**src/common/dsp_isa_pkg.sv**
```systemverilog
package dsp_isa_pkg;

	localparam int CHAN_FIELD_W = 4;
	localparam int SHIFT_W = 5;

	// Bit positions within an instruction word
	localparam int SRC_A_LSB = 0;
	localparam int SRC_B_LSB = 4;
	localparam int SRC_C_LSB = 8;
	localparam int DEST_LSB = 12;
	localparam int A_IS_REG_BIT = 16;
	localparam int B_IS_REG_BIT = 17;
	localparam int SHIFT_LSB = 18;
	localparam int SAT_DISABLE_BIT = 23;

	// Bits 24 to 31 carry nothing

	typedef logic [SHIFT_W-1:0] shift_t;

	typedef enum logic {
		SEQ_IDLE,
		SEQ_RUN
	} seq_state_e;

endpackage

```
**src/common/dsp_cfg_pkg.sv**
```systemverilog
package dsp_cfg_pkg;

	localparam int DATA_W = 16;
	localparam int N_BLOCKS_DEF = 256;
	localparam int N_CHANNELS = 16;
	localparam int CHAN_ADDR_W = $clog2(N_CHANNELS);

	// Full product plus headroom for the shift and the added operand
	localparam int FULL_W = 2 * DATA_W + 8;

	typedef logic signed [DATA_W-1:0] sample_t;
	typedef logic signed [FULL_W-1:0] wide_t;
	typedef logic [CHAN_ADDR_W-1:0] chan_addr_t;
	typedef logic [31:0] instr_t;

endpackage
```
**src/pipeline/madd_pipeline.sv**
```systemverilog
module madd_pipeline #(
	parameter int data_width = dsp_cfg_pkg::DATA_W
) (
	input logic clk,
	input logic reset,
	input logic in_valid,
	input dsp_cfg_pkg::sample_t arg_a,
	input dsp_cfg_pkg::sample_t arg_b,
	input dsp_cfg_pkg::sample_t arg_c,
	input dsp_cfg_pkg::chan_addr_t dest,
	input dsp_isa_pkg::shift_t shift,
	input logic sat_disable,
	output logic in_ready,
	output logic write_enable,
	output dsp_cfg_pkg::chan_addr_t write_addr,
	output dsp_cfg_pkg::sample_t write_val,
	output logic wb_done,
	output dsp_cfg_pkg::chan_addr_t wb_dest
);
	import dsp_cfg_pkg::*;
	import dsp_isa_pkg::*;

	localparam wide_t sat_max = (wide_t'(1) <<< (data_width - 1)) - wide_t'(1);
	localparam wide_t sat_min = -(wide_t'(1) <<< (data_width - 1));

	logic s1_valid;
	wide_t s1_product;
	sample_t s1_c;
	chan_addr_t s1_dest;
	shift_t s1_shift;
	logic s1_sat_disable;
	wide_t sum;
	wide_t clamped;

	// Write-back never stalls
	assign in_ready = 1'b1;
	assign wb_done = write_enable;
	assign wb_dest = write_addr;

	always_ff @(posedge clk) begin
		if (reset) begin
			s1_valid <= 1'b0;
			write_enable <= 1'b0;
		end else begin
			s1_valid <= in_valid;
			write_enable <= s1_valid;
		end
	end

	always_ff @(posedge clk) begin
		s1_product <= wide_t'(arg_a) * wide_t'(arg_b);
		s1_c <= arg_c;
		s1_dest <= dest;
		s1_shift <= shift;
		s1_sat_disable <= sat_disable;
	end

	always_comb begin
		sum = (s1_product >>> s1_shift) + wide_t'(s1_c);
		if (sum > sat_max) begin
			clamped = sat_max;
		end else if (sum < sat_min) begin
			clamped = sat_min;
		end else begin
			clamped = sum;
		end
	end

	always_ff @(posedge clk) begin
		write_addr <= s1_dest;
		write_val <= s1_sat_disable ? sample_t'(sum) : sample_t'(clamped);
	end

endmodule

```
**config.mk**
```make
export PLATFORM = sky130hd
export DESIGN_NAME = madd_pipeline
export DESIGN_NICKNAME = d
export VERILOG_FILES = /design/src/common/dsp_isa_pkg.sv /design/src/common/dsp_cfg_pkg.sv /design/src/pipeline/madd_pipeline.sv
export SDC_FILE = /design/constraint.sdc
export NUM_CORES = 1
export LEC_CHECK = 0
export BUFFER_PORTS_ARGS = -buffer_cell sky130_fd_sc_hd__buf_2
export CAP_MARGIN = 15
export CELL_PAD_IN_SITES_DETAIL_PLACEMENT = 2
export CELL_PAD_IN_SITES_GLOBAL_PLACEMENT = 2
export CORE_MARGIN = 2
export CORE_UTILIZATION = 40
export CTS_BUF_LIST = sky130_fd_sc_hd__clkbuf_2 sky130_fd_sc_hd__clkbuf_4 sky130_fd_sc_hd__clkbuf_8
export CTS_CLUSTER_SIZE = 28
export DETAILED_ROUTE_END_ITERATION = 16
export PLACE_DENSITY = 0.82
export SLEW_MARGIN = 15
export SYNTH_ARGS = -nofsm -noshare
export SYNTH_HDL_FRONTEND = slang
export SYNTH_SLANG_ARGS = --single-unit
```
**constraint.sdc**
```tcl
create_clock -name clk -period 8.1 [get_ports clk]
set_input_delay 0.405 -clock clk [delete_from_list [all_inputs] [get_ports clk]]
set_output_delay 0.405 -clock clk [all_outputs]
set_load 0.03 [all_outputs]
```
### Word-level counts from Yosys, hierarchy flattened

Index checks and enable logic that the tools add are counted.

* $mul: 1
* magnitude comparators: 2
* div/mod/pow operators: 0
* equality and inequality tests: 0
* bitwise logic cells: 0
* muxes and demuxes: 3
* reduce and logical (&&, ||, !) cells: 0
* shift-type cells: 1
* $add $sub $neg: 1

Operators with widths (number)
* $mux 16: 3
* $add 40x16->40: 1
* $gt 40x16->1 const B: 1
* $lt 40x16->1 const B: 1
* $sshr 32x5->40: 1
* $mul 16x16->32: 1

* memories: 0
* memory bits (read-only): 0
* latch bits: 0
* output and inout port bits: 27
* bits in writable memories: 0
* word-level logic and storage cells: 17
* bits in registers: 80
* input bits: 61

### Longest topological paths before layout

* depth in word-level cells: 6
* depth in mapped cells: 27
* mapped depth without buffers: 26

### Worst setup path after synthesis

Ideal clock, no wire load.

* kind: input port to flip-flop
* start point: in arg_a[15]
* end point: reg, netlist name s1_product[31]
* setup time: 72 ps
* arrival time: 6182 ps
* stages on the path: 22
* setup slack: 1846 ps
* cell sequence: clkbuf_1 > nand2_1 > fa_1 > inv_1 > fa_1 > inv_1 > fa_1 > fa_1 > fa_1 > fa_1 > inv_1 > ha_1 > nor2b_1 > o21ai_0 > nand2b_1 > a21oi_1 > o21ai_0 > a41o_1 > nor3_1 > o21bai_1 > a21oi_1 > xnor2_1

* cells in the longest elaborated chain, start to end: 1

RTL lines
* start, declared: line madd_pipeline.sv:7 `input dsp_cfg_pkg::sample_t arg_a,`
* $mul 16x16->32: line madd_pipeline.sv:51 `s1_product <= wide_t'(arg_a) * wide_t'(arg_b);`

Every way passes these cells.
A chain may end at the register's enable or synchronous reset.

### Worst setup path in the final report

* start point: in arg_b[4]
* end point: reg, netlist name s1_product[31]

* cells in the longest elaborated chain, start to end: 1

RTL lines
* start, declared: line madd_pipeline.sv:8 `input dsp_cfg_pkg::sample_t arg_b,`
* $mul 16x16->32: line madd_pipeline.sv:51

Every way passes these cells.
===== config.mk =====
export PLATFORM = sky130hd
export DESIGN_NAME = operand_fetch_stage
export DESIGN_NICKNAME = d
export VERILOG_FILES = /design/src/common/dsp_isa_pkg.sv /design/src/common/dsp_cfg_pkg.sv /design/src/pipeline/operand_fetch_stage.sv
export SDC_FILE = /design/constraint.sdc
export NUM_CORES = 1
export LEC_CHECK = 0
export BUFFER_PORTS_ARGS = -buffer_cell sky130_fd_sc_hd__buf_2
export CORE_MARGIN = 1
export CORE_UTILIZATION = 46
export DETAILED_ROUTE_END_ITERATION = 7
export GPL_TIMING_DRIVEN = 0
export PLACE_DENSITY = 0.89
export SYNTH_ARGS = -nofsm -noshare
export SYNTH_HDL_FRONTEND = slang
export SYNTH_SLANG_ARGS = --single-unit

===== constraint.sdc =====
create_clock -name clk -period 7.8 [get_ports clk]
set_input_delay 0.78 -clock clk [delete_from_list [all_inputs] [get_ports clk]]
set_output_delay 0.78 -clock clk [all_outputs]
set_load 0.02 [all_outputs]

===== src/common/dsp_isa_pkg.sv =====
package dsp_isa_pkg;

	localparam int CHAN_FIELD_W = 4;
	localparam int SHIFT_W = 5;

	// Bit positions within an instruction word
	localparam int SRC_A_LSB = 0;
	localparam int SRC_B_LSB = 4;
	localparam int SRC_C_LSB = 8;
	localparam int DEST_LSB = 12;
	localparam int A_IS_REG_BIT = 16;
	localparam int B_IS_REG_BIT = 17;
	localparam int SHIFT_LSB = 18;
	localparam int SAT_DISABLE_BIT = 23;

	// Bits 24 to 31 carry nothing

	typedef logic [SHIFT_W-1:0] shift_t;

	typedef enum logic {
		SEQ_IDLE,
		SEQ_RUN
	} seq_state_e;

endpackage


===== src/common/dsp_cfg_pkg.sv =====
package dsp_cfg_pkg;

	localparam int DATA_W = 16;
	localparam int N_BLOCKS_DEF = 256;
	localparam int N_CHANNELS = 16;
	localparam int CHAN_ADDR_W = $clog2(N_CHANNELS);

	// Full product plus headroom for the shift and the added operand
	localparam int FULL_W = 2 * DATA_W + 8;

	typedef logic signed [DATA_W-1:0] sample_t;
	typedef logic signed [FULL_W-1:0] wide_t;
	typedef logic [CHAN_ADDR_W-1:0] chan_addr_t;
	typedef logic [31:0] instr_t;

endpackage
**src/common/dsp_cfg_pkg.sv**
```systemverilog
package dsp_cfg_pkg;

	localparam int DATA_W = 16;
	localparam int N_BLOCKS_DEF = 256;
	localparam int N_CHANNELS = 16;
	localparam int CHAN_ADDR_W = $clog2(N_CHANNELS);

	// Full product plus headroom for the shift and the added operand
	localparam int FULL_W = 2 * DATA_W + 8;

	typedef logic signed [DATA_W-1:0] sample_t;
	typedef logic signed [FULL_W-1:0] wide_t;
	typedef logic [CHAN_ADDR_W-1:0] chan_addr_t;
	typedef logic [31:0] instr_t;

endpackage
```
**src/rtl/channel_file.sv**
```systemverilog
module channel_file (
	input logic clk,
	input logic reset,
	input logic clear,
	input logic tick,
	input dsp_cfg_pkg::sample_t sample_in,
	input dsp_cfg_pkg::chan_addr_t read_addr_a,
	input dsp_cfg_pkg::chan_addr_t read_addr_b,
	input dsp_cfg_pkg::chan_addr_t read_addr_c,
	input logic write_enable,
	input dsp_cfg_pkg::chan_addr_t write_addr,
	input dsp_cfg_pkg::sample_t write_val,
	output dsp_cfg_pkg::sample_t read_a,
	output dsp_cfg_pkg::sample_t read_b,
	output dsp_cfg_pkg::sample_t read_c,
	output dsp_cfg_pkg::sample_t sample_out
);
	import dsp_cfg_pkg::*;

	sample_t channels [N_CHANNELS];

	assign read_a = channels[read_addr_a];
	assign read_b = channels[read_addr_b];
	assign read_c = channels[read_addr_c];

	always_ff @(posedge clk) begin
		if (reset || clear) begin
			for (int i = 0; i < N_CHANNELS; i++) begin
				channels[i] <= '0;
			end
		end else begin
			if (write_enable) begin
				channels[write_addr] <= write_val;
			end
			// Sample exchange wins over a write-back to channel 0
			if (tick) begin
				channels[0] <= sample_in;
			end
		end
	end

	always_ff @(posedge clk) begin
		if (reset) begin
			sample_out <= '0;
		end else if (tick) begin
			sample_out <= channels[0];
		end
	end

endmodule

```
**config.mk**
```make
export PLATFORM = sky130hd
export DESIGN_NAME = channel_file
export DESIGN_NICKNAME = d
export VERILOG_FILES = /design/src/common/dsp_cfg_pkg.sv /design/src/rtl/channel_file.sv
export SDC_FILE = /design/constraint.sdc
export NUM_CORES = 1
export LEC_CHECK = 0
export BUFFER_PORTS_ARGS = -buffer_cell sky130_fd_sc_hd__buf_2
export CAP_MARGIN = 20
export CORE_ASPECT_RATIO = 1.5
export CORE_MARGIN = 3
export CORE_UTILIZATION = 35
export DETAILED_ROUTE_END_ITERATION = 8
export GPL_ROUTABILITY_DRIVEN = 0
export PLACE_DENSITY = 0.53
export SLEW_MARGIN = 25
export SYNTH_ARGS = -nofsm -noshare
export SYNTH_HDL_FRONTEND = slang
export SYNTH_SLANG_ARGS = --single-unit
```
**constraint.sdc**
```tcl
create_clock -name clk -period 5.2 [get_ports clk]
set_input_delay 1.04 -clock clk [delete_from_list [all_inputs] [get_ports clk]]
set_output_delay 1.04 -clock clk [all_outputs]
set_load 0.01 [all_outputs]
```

***

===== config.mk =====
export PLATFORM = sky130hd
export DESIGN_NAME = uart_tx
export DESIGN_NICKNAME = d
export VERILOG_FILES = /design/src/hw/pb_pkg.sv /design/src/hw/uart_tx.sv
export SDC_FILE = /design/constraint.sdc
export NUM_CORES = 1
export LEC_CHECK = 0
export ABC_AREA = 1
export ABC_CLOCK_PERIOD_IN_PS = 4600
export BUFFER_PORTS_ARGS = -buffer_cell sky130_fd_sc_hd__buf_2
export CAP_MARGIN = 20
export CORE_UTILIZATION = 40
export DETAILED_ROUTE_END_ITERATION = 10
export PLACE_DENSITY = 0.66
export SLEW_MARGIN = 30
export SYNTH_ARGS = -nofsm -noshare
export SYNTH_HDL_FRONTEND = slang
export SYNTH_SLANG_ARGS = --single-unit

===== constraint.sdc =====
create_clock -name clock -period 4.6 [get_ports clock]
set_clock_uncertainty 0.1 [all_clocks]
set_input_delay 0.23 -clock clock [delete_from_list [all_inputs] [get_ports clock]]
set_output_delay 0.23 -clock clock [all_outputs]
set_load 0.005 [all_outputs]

***

- Action item -
Print exactly the lines above from the one with "create_clock -name clock" to the one with "set_load 0.005 [all_outputs]", including both.

- Answer to this problem -
create_clock -name clock -period 4.6 [get_ports clock]
set_clock_uncertainty 0.1 [all_clocks]
set_input_delay 0.23 -clock clock [delete_from_list [all_inputs] [get_ports clock]]
set_output_delay 0.23 -clock clock [all_outputs]
set_load 0.005 [all_outputs]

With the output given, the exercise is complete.